- Origin: Japan
- Genres: New wave, post-punk, folk
- Years active: 2008–2017
- Labels: Actwise (2009—2017)
- Past members: Tadaomi Tōyama J.M.
- Website: syooogeki.com

= 0.8Syooogeki =

Japanese band

0.8Syooogeki (0.8秒と衝撃。, Reitenhachi-byō to Shōgeki.) were a two-member Japanese independent band, who debuted in 2009 with the single "Postman John".

== Biography ==

The band was formed in 2008, with the members J.M. and Tadaomi Tōyama. J.M. was signed to an exclusive contract with Pinky fashion magazine, however the magazine disbanded in late 2009. Tōyama also works as a radio personality on Tokyo FM. Tadaomi Tōyama writes and produces the majority of the band's songs, with J.M. occasionally adding additional arrangement. Both members feature as vocalists, and Tōyama also performs guitar in the band.

Throughout 2008, the band entered music competitions, and applied to record company auditions.
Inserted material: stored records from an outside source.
==> 09-10 <==
// alu
module alu(
		input  FPUCLK,
		input  [31:0] A, B,
		input  [2:0]  CTRL,
		output reg [31:0] OUT
	);
clock: 5.14 ns
lec_check: 0
cap_margin: 20
cell_pad_in_sites_detail_placement: 0
cell_pad_in_sites_global_placement: 0
core_margin: 2
core_utilization: 72
cts_cluster_diameter: 386
cts_cluster_size: 17
gpl_routability_driven: 1
gpl_timing_driven: 1
min_routing_layer: met1
place_density: 0.78
slew_margin: 10
run.sh (not shown) runs the stock make flow with config.mk's settings and CLKGATE_MAP_FILE=.
==> 11-13: changes against 09-10 <==
- CELL_PAD_IN_SITES_DETAIL_PLACEMENT: 0 -> default
- CELL_PAD_IN_SITES_GLOBAL_PLACEMENT: 0 -> default
- CORE_UTILIZATION: 72 -> 62
- CTS_CLUSTER_DIAMETER: 386 -> default
- CTS_CLUSTER_SIZE: 17 -> default
- GPL_ROUTABILITY_DRIVEN: 1 -> default
- GPL_TIMING_DRIVEN: 1 -> default
- MIN_ROUTING_LAYER: met1 -> default
- PLACE_DENSITY: 0.78 -> default
- SLEW_MARGIN: 10 -> 20
==> flow/constraint.sdc (replaced) <==
create_clock -name core_clock -period 1.26 [get_ports {FPUCLK}]
set_input_delay 0.2520 -clock core_clock [delete_from_list [all_inputs] [get_ports {FPUCLK}]]
set_output_delay 0.2520 -clock core_clock [all_outputs]
set_load 0.01 [all_outputs]
==> 02-18: changes against 09-10 <==
- CELL_PAD_IN_SITES_DETAIL_PLACEMENT: 0 -> default
- CELL_PAD_IN_SITES_GLOBAL_PLACEMENT: 0 -> default
- CORE_UTILIZATION: 72 -> 45
- CTS_CLUSTER_DIAMETER: 386 -> default
- CTS_CLUSTER_SIZE: 17 -> default
- GPL_ROUTABILITY_DRIVEN: 1 -> default
- GPL_TIMING_DRIVEN: 1 -> default
- MIN_ROUTING_LAYER: met1 -> default
- PLACE_DENSITY: 0.78 -> default
- SETUP_SLACK_MARGIN: default -> 0.74
- SLEW_MARGIN: 10 -> 20
==> flow/constraint.sdc (replaced) <==
create_clock -name core_clock -period 2.95 [get_ports {FPUCLK}]
set_input_delay 0.5900 -clock core_clock [delete_from_list [all_inputs] [get_ports {FPUCLK}]]
set_output_delay 0.5900 -clock core_clock [all_outputs]
set_load 0.01 [all_outputs]
==> 10-24: changes against 09-10 <==
- CELL_PAD_IN_SITES_DETAIL_PLACEMENT: 0 -> default
- CELL_PAD_IN_SITES_GLOBAL_PLACEMENT: 0 -> default
- CTS_CLUSTER_DIAMETER: 386 -> 29
- CTS_CLUSTER_SIZE: 17 -> 37
- GPL_ROUTABILITY_DRIVEN: 1 -> default
- GPL_TIMING_DRIVEN: 1 -> default
- MIN_ROUTING_LAYER: met1 -> default
- PLACE_DENSITY: 0.78 -> default
- SETUP_SLACK_MARGIN: default -> 1.36
- SLEW_MARGIN: 10 -> 20
==> flow/constraint.sdc (replaced) <==
create_clock -name core_clock -period 4.57 [get_ports {FPUCLK}]
set_input_delay 0.9140 -clock core_clock [delete_from_list [all_inputs] [get_ports {FPUCLK}]]
set_output_delay 0.9140 -clock core_clock [all_outputs]
set_load 0.01 [all_outputs]
==> summary of the runs <==
- 11-13 never finished: it broke off in global routing (5_1_grt) (DPL-0038). 09-10 produced a layout that fails on negative setup slack. 02-18 ran to the end with violations: negative setup slack. 10-24 never finished: it broke off in clock tree synthesis (4_1_cts).
- Critical path depth: 02-18 is higher than 09-10 (3).
- Against 09-10, the sequential share of layout area of 02-18 is lower by 7.4 points.
- Synthesized area is the same in 02-18 and 11-13.
- Of 09-10 and 02-18, 02-18 has the higher cell count (gap 18%, measured against 02-18).
- Die area: 09-10 is lower than 02-18 (37%).
- Combinational power: 09-10 is smaller than 02-18 (about 55%).
- Synthesized cell count is the same in 02-18 and 11-13.
- In 02-18 the clock skew is lower than in 09-10, by 0.024 ns.
## design.v

```verilog
module control(
    input logic [6:0]op_cc, 
    input logic [2:0]fun3_c, 
    input logic [6:0]fun7_c, 
    input logic calu_br, 
    output logic cmem_wr, 
    output logic cbr, 
    output logic cmem_rd, 
    output logic creg_wr, 
    output logic cmem_reg, 
    output logic [5:0] calu_op, 
    output logic [2:0] cop_a, 
    output logic cop_b, 
    output logic i_type,  
    output logic r_type,
    output logic s_type,
    output logic sb_type,
    output logic u_type,
    output logic uj_type
);
    localparam  
                R_TYPE = 7'b0110011 , 
                R_TYPEW = 7'b0111011 , 
                I_TYPEL = 7'b0000011 , 
                I_TYPE = 7'b0010011 , 
                I_TYPEW = 7'b0011011 , 
                I_TYPEJ = 7'b1100111 , 
                I_TYPEE = 7'b1100111 , 
                S_TYPE = 7'b0100011 , 
                SB_TYPE = 7'b1100011 , 
                U_TYPE = 7'b0010111 , 
                UJ_TYPE = 7'b1101111 ; 
    assign creg_wr = ( (op_cc == R_TYPE) | (op_cc == R_TYPEW) | (op_cc == I_TYPE) | (op_cc == I_TYPEW)
                        | (op_cc == I_TYPEJ) | (op_cc == I_TYPEL) | (op_cc == U_TYPE) | (op_cc == UJ_TYPE)
                        | (op_cc == 7'h37)  
                      ) ? 1'b1 : 1'b0 ;
    assign cop_a = ( (op_cc == R_TYPE) | (op_cc == R_TYPEW) | (op_cc == I_TYPE) | (op_cc == I_TYPEW) | (op_cc == I_TYPEJ)
                        | (op_cc == I_TYPEL) | (op_cc == SB_TYPE)
                    ) ? 1'b1 : 1'b0 ;
    assign cop_b = ( (op_cc == R_TYPE) | (op_cc == R_TYPEW) | (op_cc == SB_TYPE) | (op_cc == S_TYPE)
                    ) ? 1'b1 : 1'b0 ;
    assign cmem_wr = (op_cc == S_TYPE) ? 1'b1 : 1'b0 ;
    assign cmem_rd = (op_cc == I_TYPEL) ? 1'b1 : 1'b0 ;
    assign cmem_reg = (op_cc == I_TYPEL) ? 1'b1 : 1'b0 ;
    assign cbr = (op_cc == SB_TYPE) && (calu_br == 1'b1) ? 1'b1 : 1'b0 ;
    assign i_type = ( (op_cc == I_TYPE) | (op_cc == I_TYPEE) | (op_cc == I_TYPEJ) | (op_cc == I_TYPEL)
                     | (op_cc == I_TYPEW) ) ? 1'b1 : 1'b0 ; 
    assign r_type = ( (op_cc == R_TYPE) | (op_cc == R_TYPEW) ) ? 1'b1 : 1'b0 ;
    assign s_type = (op_cc == S_TYPE) ? 1'b1 : 1'b0 ;
    assign sb_type = (op_cc == SB_TYPE) ? 1'b1 : 1'b0 ;
    assign u_type = (op_cc == U_TYPE) ? 1'b1 : 1'b0 ;
    assign uj_type = (op_cc == UJ_TYPE) ? 1'b1 : 1'b0 ;
    assign calu_op =   ((op_cc == 7'h03) && (fun3_c == 3'h0)) ? 6'd1 :  
                       ((op_cc == 7'h03) && (fun3_c == 3'h1)) ? 6'd2 :   
                       ((op_cc == 7'h03) && (fun3_c == 3'h2)) ? 6'd3 :   
                       ((op_cc == 7'h03) && (fun3_c == 3'h3)) ? 6'd4 :   
                       ((op_cc == 7'h03) && (fun3_c == 3'h4)) ? 6'd5 :   
                       ((op_cc == 7'h03) && (fun3_c == 3'h5)) ? 6'd6 :   
                       ((op_cc == 7'h03) && (fun3_c == 3'h6)) ? 6'd7 :   
                       ((op_cc == 7'h13) && (fun3_c == 3'h0)) ? 6'd8 :   
                       ((op_cc == 7'h13) && (fun3_c == 3'h1) && (fun7_c == 7'h0)) ? 6'd9 :   
                       ((op_cc == 7'h13) && (fun3_c == 3'h2)) ? 6'd10 :   
                       ((op_cc == 7'h13) && (fun3_c == 3'h3)) ? 6'd11 :   
                       ((op_cc == 7'h13) && (fun3_c == 3'h4)) ? 6'd12 :   
                       ((op_cc == 7'h13) && (fun3_c == 3'h5) && (fun7_c == 7'h00)) ? 6'd13 :   
                       ((op_cc == 7'h13) && (fun3_c == 3'h5) && (fun7_c == 7'h20)) ? 6'd14 :   
                       ((op_cc == 7'h13) && (fun3_c == 3'h6)) ? 6'd15 :   
                       ((op_cc == 7'h13) && (fun3_c == 3'h7)) ? 6'd16 :   
                       ((op_cc == 7'h17)) ? 6'd17 :   
                       ((op_cc == 7'h23) && (fun3_c == 3'h0)) ? 6'd18 :   
                       ((op_cc == 7'h23) && (fun3_c == 3'h1)) ? 6'd19 :   
                       ((op_cc == 7'h23) && (fun3_c == 3'h2)) ? 6'd20 :   
                       ((op_cc == 7'h23) && (fun3_c == 3'h3)) ? 6'd21 :   
                       ((op_cc == 7'h33) && (fun3_c == 3'h0) && (fun7_c == 7'h00)) ? 6'd22 :   
                       ((op_cc == 7'h33) && (fun3_c == 3'h0) && (fun7_c == 7'h20)) ? 6'd23 :   
                       ((op_cc == 7'h33) && (fun3_c == 3'h1) && (fun7_c == 7'h00)) ? 6'd24 :   
                       ((op_cc == 7'h33) && (fun3_c == 3'h2) && (fun7_c == 7'h00)) ? 6'd25 :   
                       ((op_cc == 7'h33) && (fun3_c == 3'h3) && (fun7_c == 7'h00)) ? 6'd26 :   
                       ((op_cc == 7'h33) && (fun3_c == 3'h4) && (fun7_c == 7'h00)) ? 6'd27 :   
                       ((op_cc == 7'h33) && (fun3_c == 3'h5) && (fun7_c == 7'h00)) ? 6'd28 :   
                       ((op_cc == 7'h33) && (fun3_c == 3'h5) && (fun7_c == 7'h20)) ? 6'd29 :   
                       ((op_cc == 7'h33) && (fun3_c == 3'h6) && (fun7_c == 7'h00)) ? 6'd30 :   
                       ((op_cc == 7'h33) && (fun3_c == 3'h7) && (fun7_c == 7'h00)) ? 6'd31 :   
                       ((op_cc == 7'h37)) ? 6'd32 :   
                       ((op_cc == 7'h63) && (fun3_c == 3'h0)) ? 6'd33 :   
                       ((op_cc == 7'h63) && (fun3_c == 3'h1)) ? 6'd34 :   
                       ((op_cc == 7'h63) && (fun3_c == 3'h4)) ? 6'd35 :   
                       ((op_cc == 7'h63) && (fun3_c == 3'h5)) ? 6'd36 :   
                       ((op_cc == 7'h63) && (fun3_c == 3'h6)) ? 6'd37 :   
                       ((op_cc == 7'h63) && (fun3_c == 3'h7)) ? 6'd38 :   
                       ((op_cc == 7'h67) && (fun3_c == 3'h0)) ? 6'd39 :   
                       ((op_cc == 7'h6F)) ? 6'd40 : 6'd0 ;  
endmodule
module imm_gen(
        input logic [31:0] instr,  
        output logic [31:0] imm  
    );
    always_comb begin
        imm = 32'd0;
        if (instr[6:0] == 7'h03 || instr[6:0] == 7'h13 || instr[6:0] == 7'h1B || instr[6:0] == 7'h67 || instr[6:0] == 7'h73)begin  
            imm = {{20{instr[31]}}, {instr [31:20]}};
        end
        else if (instr[6:0] == 7'h23)begin  
            imm = { {20{instr[31]}}, {instr [31:25],instr [11:7]}};
        end
        else if (instr[6:0] == 7'h63)begin  
            imm = { {19{instr[31]}},instr[31],instr[7],instr [30:25] ,instr[11:8],1'b0 };
        end
        else if (instr[6:0] == 7'h17 || instr[6:0] == 7'h37)begin  
            imm = {instr[31:12],12'b0};
        end
        else if (instr[6:0] == 7'h6F)begin  
            imm = { {11{instr[31]}}, instr[31], instr[19:12], instr[20], instr[30:21], 1'b0};
        end
    end
endmodule
module alu(
    input logic clk,
    input logic rst,  
    input logic [31:0] aop_a,
    input logic [31:0] aop_b,
    input logic [31:0] aimm,
    input logic [5:0] alu_op,
    input logic [31:0] apc,
    output logic cond,  
    output logic branch,
    output logic [31:0] result
);
always_comb begin
    cond = 1'b0;
    if (alu_op ==  6'd33)begin  
        if (aop_a == aop_b)begin
            cond = 1'b1;
        end 
    end
    if (alu_op ==  6'd34)begin  
        if (aop_a != aop_b)begin
            cond = 1'b1;
        end 
    end
    if (alu_op == 6'd35)begin  
        if ($signed(aop_a) < $signed(aop_b))begin
            cond = 1'b1;
        end 
    end
    if (alu_op == 6'd36)begin  
        if ($signed(aop_a) >= $signed(aop_b))begin
            cond = 1'b1;
        end     
    end
    if ($unsigned(alu_op) == $unsigned(6'd37))begin  
        if (aop_a < aop_b)begin
            cond = 1'b1;
        end 
    end
    if ($unsigned(alu_op) ==  $unsigned(6'd38))begin  
        if (aop_a >= aop_b)begin
            cond = 1'b1;
        end 
    end
end
always_ff @(posedge clk) begin
    if (rst == 1'b1)begin
        result <= 32'd0;
        branch <= 1'b0;
    end
    else begin
    branch <= cond;
    if (alu_op ==  6'd1)begin  
        result <= aop_a + aimm;
    end
    if (alu_op ==  6'd2)begin  
        result <= aop_a + aimm;
    end
    if (alu_op ==  6'd3)begin  
        result <= aop_a + aimm;
    end
    if (alu_op ==  6'd4)begin  
        result <= aop_a + aimm;
    end
    if (alu_op ==  6'd5)begin  
        result <= aop_a + aimm;
    end
    if (alu_op ==  6'd6)begin  
        result <= aop_a + aimm;
    end
    if (alu_op ==  6'd7)begin  
        result <= aop_a + aimm;
    end
    if (alu_op ==  6'd8)begin  
        result <= aop_a + aimm;
    end
    if (alu_op ==  6'd9)begin  
        result <= aop_a << aimm[4:0];
    end
    if (alu_op ==  6'd10)begin  
        result <= $signed(aop_a) < $signed(aimm) ? 32'd1 : 32'd0;
    end
    if ($unsigned(alu_op) == $unsigned(6'd11))begin  
        result <= aop_a < aimm ? 32'd1 : 32'd0;
    end
    if (alu_op ==  6'd12)begin  
        result <= aop_a ^ aimm;
    end
    if (alu_op ==  6'd13)begin  
        result <= aop_a >> aimm[4:0];
    end
    if (alu_op ==  6'd14)begin  
        result <= $signed(aop_a) >>> aimm[4:0];
    end
    if (alu_op ==  6'd15)begin  
        result <= aop_a | aimm;
    end
    if (alu_op ==  6'd16)begin  
        result <= aop_a & aimm;
    end
    if (alu_op ==  6'd17)begin  
        result <= apc + aimm;
    end
    if (alu_op ==  6'd18)begin  
        result <= aop_a + aimm;
    end
    if (alu_op ==  6'd19)begin  
        result <= aop_a + aimm;
    end
    if (alu_op ==  6'd20)begin  
        result <= aop_a + aimm;
    end
    if (alu_op ==  6'd21)begin  
        result <= aop_a + aimm;
    end
    if (alu_op ==  6'd22)begin  
        result <= aop_a + aop_b;
    end
    if (alu_op ==  6'd23)begin  
        result <= aop_a - aop_b;
    end
    if (alu_op ==  6'd24)begin  
        result <= aop_a << aop_b[4:0];
    end
    if (alu_op ==  6'd25)begin  
        result <= $signed(aop_a) < $signed(aop_b) ? 32'd1 : 32'd0;
    end
    if ($unsigned(alu_op) ==  $unsigned(6'd26))begin  
        result <= aop_a < aop_b ? 32'd1 : 32'd0;
    end
    if (alu_op ==  6'd27)begin  
        result <= aop_a ^ aop_b;
    end
    if (alu_op ==  6'd28)begin  
        result <= aop_a >> aop_b[4:0];
    end
    if (alu_op ==  6'd29)begin  
        result <= $signed(aop_a) >>> aop_b[4:0];
    end
    if (alu_op ==  6'd30)begin  
        result <= aop_a | aop_b;
    end
    if (alu_op ==  6'd31)begin  
        result <= aop_a & aop_b;
    end
    if (alu_op ==  6'd32)begin  
        result <= aimm;
    end
    if (alu_op ==  6'd39)begin  
        result <= apc + 32'd4;
    end
    if (alu_op ==  6'd40)begin  
        result <= apc + 32'd4;
    end
    end
end
endmodule
module ifu(
    input logic ibranch,  
    input logic i_typej,  
    input logic sb_type,  
    input logic uj_type,  
    input logic [31:0] iop_a,  
    input logic [31:0] imm,
    input logic [31:0] pci,  
    input logic clk, 
    input logic rst,  
    output logic [31:0] pc  
);
always_ff @(posedge clk) begin
    if (rst == 1'b1)begin
    pc <= 32'd0;
    end
    else if (sb_type == 1'b1 && ibranch == 1'b1)begin  
    pc <= pci + imm;
    end
    else if (i_typej == 1'b1)begin  
    pc <= (iop_a + imm) & 32'hFFFF_FFFE;
    end
    else if (uj_type == 1'b1)begin  
    pc <= pci + imm;
    end
    else begin
        pc <= pci + 32'd4;
    end
end
endmodule
module bolt_exec(
    input logic clk,
    input logic rst,  
    input logic [31:0] instr,  
    input logic [31:0] rs1,  
    input logic [31:0] rs2,  
    input logic [31:0] pc,  
    output logic [31:0] result,  
    output logic [31:0] next_pc,  
    output logic branch,  
    output logic reg_wr,  
    output logic mem_wr,  
    output logic mem_rd  
);
    logic cmem_wr, cbr, cmem_rd, creg_wr, cmem_reg, cop_b;
    logic [2:0] cop_a;
    logic [5:0] calu_op;
    logic i_type, r_type, s_type, sb_type, u_type, uj_type;
    logic [31:0] imm;
    logic cond;
    control u_control (
        .op_cc(instr[6:0]), .fun3_c(instr[14:12]), .fun7_c(instr[31:25]), .calu_br(cond),
        .cmem_wr(cmem_wr), .cbr(cbr), .cmem_rd(cmem_rd), .creg_wr(creg_wr), .cmem_reg(cmem_reg),
        .calu_op(calu_op), .cop_a(cop_a), .cop_b(cop_b),
        .i_type(i_type), .r_type(r_type), .s_type(s_type), .sb_type(sb_type), .u_type(u_type),
        .uj_type(uj_type)
    );
    imm_gen u_imm_gen (.instr(instr), .imm(imm));
    alu u_alu (
        .clk(clk), .rst(rst), .aop_a(rs1), .aop_b(rs2), .aimm(imm), .alu_op(calu_op), .apc(pc),
        .cond(cond), .branch(branch), .result(result)
    );
    ifu u_ifu (
        .ibranch(cbr), .i_typej(calu_op == 6'd39), .sb_type(sb_type), .uj_type(calu_op == 6'd40),
        .iop_a(rs1), .imm(imm), .pci(pc), .clk(clk), .rst(rst), .pc(next_pc)
    );
    always_ff @(posedge clk) begin
        if (rst == 1'b1)begin
            reg_wr <= 1'b0;
            mem_wr <= 1'b0;
            mem_rd <= 1'b0;
        end
        else begin
            reg_wr <= creg_wr;
            mem_wr <= cmem_wr;
            mem_rd <= cmem_rd;
        end
    end
endmodule
```

## run.sh

```bash
#!/bin/bash
# the make line also repeats each setting of config.mk as NAME=value (left out here)
make -C /OpenROAD-flow-scripts/flow DESIGN_CONFIG=/design/flow/config.mk WORK_HOME=/design/flow/orfs CLKGATE_MAP_FILE= finish
```

## config.mk

```make
export PLATFORM = sky130hd
export DESIGN_NAME = bolt_exec
export DESIGN_NICKNAME = bolt_exec
export VERILOG_FILES = /design/flow/design.v
export SDC_FILE = /design/flow/constraint.sdc
export NUM_CORES = 4
export LEC_CHECK = 0
export ABC_AREA = 1
export CAP_MARGIN = 40
export CELL_PAD_IN_SITES_GLOBAL_PLACEMENT = 2
export CORE_MARGIN = 8
export CORE_UTILIZATION = 28
export CTS_CLUSTER_SIZE = 52
export GPL_TIMING_DRIVEN = 0
export SETUP_SLACK_MARGIN = 0.5
export SLEW_MARGIN = 20
export TNS_END_PERCENT = 60
```

## constraint.sdc

```tcl
create_clock -name core_clock -period 8.15 [get_ports {clk}]
set_input_delay 1.6300 -clock core_clock [delete_from_list [all_inputs] [get_ports {clk}]]
set_output_delay 1.6300 -clock core_clock [all_outputs]
set_load 0.01 [all_outputs]
```

==> notes.md, run 1 <==
yosys + openroad results -> fin cells 6087, combined global-route utilization of all metal layers 0.371, number of remaining DRC errors 0, class of the tightest hold or removal check register to register, Post-Synth Adder-Cell Area 0.128, cell repeated most along the worst path sky130_fd_sc_hd__nand2_1, chip area 96800 sq um, HPWL reported at the end of detailed placement 161000 um, signed area change from the synthesized netlist to the final layout 18.4%, CTS clock-pin slew for the worst setup and hold paths 0.06 ns, Routed Wire Length 190000 um, Post-Synth AOI/OAI Area 0.197, Final #Nets 5296, pin count of the biggest net entering global routing 14, Worst Max-Slew Pin Slew 1.01 ns, Power Dens Cells 82.1 nW/um^2, Critical R2R Launch u_alu.result[12], final instance area 28900 sq um, most area-consuming cells after synthesis sky130_fd_sc_hd__nand2_1 24%, sky130_fd_sc_hd__ha_1 12%, sky130_fd_sc_hd__nand3_1 10%, top-count cell post-synth sky130_fd_sc_hd__nand2_1, height of the die 311 um, number of levels in the clock H-tree 3, global-route wire length before repair 257000 um, Critical Path AT 7.81 ns, number of instances in the placed design 6051, EDFF count, synth 0, path length in cells of the critical path 34, placer congestion estimate 1.10, synthesized chip area reported by yosys 24400 sq um, most used flip-flop cell sky130_fd_sc_hd__dfxtp_1, antenna violations before repair 13, worst setup path end u_alu.result[7], clock insertion delay at the later pin of the skew report 0.35 ns, synth cell count leaders 1590 x sky130_fd_sc_hd__nand2_1, 554 x sky130_fd_sc_hd__inv_1, 489 x sky130_fd_sc_hd__nand3_1, leading power group combinational cells, internal power contribution 1050 uW, category of the most critical setup path input pin to register, clk_skew 0 ns, static power due to leakage 0.0147 uW, clock tree sinks 68, standard cell area after detailed placement 28100 sq um, Cell variety after synth 52, sequential-to-total area share from yosys stat 0.0558, proportion of netlist area held by the largest area contributor 0.245, number of port buffers 196, switching portion of total power 0.558, Ports 198, leading area contributor after synthesis sky130_fd_sc_hd__nand2_1, syn nets 5055, via count normalized by instance count 5.61, placeable core region 86500 sq um, via count of the routed design 34.1k, clock group power 444 uW, fraction of registers with async set or reset after synthesis 0, worst path required time 8.43 ns, hold-critical path endpoint u_alu.result[25], CTS tree built, FP Core Util 0.282, headroom to the max-slew limit 0.327, number of DRC markers in iteration 0 4547, Synth Area in XOR/XNOR 0.0431, flip-flop and latch power 353 uW, max-capacitance violation count 0, Comb power frac 0.664, vias in the first global route 31.6k, average wire per cell in the routed design 31.3 um, post-cts hold buffer count 0, worst hold slack 0.494 ns, clock group share of total power 0.187, Cells after Synth 4678, fin crit share 0.923, Row Count 108, CP max-delay cell sky130_fd_sc_hd__clkdlybuf4s50_1, setup repair after global routing missed its margin true, Die Span X 311 um, destination of the worst register-to-register timing path u_alu.result[12], origin of the worst min-delay path u_alu.result[25], Synth Register Bits 68, power spent charging and discharging nets 1320 uW, number of cells traversed by the worst register-to-register path 2, Post-Route Setup TNS 0 ns, mux share of post-synthesis cell area 0, number of antenna-violating nets in the routed design 0, largest stage delay on the critical path 0.60 ns, dominant delay contributor by cell family on the critical path simple AND/OR/NAND/NOR gates, Mapped Area 24400 sq um, number of logged tool warnings 176, area fraction in and, or, nand and nor cells after synthesis 0.440, achievable frequency 0.133 GHz, max-slew violation count 0, final-report setup violation count 0, Clock Root Buffer sky130_fd_sc_hd__clkbuf_16, final number of hold-violating endpoints 0, average cell area after synthesis 5.21 sq um, pre-CTS setup slack -0.706 ns, worst vdd rail ir drop 0.103 mV, number of warnings reported in the yosys synthesis log 4, timing startpoint of the critical path instr[6], fillcell total 10.4k, largest family of logic cells by area simple AND/OR/NAND/NOR gates, remaining global-route overflow 0, final worst setup slack 0.624 ns, reg2reg setup slack 7.47 ns, hold-critical path depth 2, fraction of power consumed by sequential logic 0.149, total CTS buffers 9, power drawn by the combinational cells 1570 uW, status timing/DRC/antenna clean, CP Capture Type register, maximum clock path buffer count 2, cell total in the yosys stat output 4678, combined buffer and inverter count along the critical path 4, detailed-routing iteration count for the pre-antenna-repair pass 7, clock period minus final worst setup slack 7.53 ns, peak fanout along the critical path 6, Critical Path Start Type input pin
[stage by stage]
stage | power (uW) | util
final | 2370 | 0.334
after floorplan | 1100 | -
after global routing | 2460 | 0.334
after CTS | 2300 | 0.330
after detailed placement | 1840 | 0.325
after global placement | 1840 | 0.321
[metal layers]
| metal | track usage | up-vias | part of all wire |
|---|---|---|---|
| met5 | 0.0146 | - | 0.0014 |
| met4 | 0.173 | 10 | 0.056 |
| met3 | 0.0977 | 320 | 0.10 |
| met2 | 0.551 | 1842 | 0.41 |
| met1 | 0.494 | 16400 | 0.43 |
| li1 | - | 15600 | - |
[area by class of cell]
| cell class | count | area, sq um | area share |
|---|---|---|---|
| Antenna cell | 8 | 20.0 | 0.000693 |
| Buffer | 241 | 1110 | 0.0386 |
| Clock buffer | 10 | 239 | 0.00828 |
| Clock inverter | 6 | 93.8 | 0.00325 |
| Inverter | 594 | 2260 | 0.0782 |
| Multi-Input combinational cell | 3775 | 20000 | 0.692 |
| Sequential cell | 68 | 1360 | 0.0471 |
| Tap cell | 1155 | 1450 | 0.0500 |
| Timing Repair Buffer | 230 | 2350 | 0.0815 |
[what timing repair did]
| item | 4_1_cts | 5_1_grt |
|---|---|---|
| hold endpoints to repair | 0 | 0 |
| endpoints found under the setup margin | 21 | 52 |
| pin swaps | 0 | 5 |
| gates cloned | 0 | 0 |
| setup buffers | 1 | 9 |
| gates resized | 34 | 67 |
==> run 2, diff against run 1 <==
Settings changed: CAP_MARGIN 40 to 20, CELL_PAD_IN_SITES_GLOBAL_PLACEMENT 2 to unset, CORE_MARGIN 8 to 2, CORE_UTILIZATION 28 to 64, CTS_CLUSTER_SIZE 52 to unset, GPL_TIMING_DRIVEN 0 to unset, TNS_END_PERCENT 60 to 10.
Clock period 8.15 ns to 2.72 ns, I/O delays scaled along.
==> run 2 against run 1 <==
Compared with the run above:
- the flow now stops in clock tree synthesis
- synthesized area did not move
- die size fell by 59%
- synthesized cell count did not move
The band began performing lives in late August 2010, and released their debut single "Postman John" in September. The band's debut album, Zoo & Lennon was released a month later in October 2010, under independent label Evol Records' sub-label, Actwise.

The band released an extended play, Ethnofunky Dostoyevsky Comecome Club EP, in August 2010, and at the same time Tōyama began writing a column for alternative magazine Skream!. The band's Ichi-bō Ni-bō San-bō Yon-bō Go-bō Roku-bō, Tōyō no Techno. was released in May 2011, preceded by the single "Machizō, Machiko, Hakai" in March 2011. These two releases were the first to chart on Oricons singles and albums chart, reaching numbers 72 and 80 respectively.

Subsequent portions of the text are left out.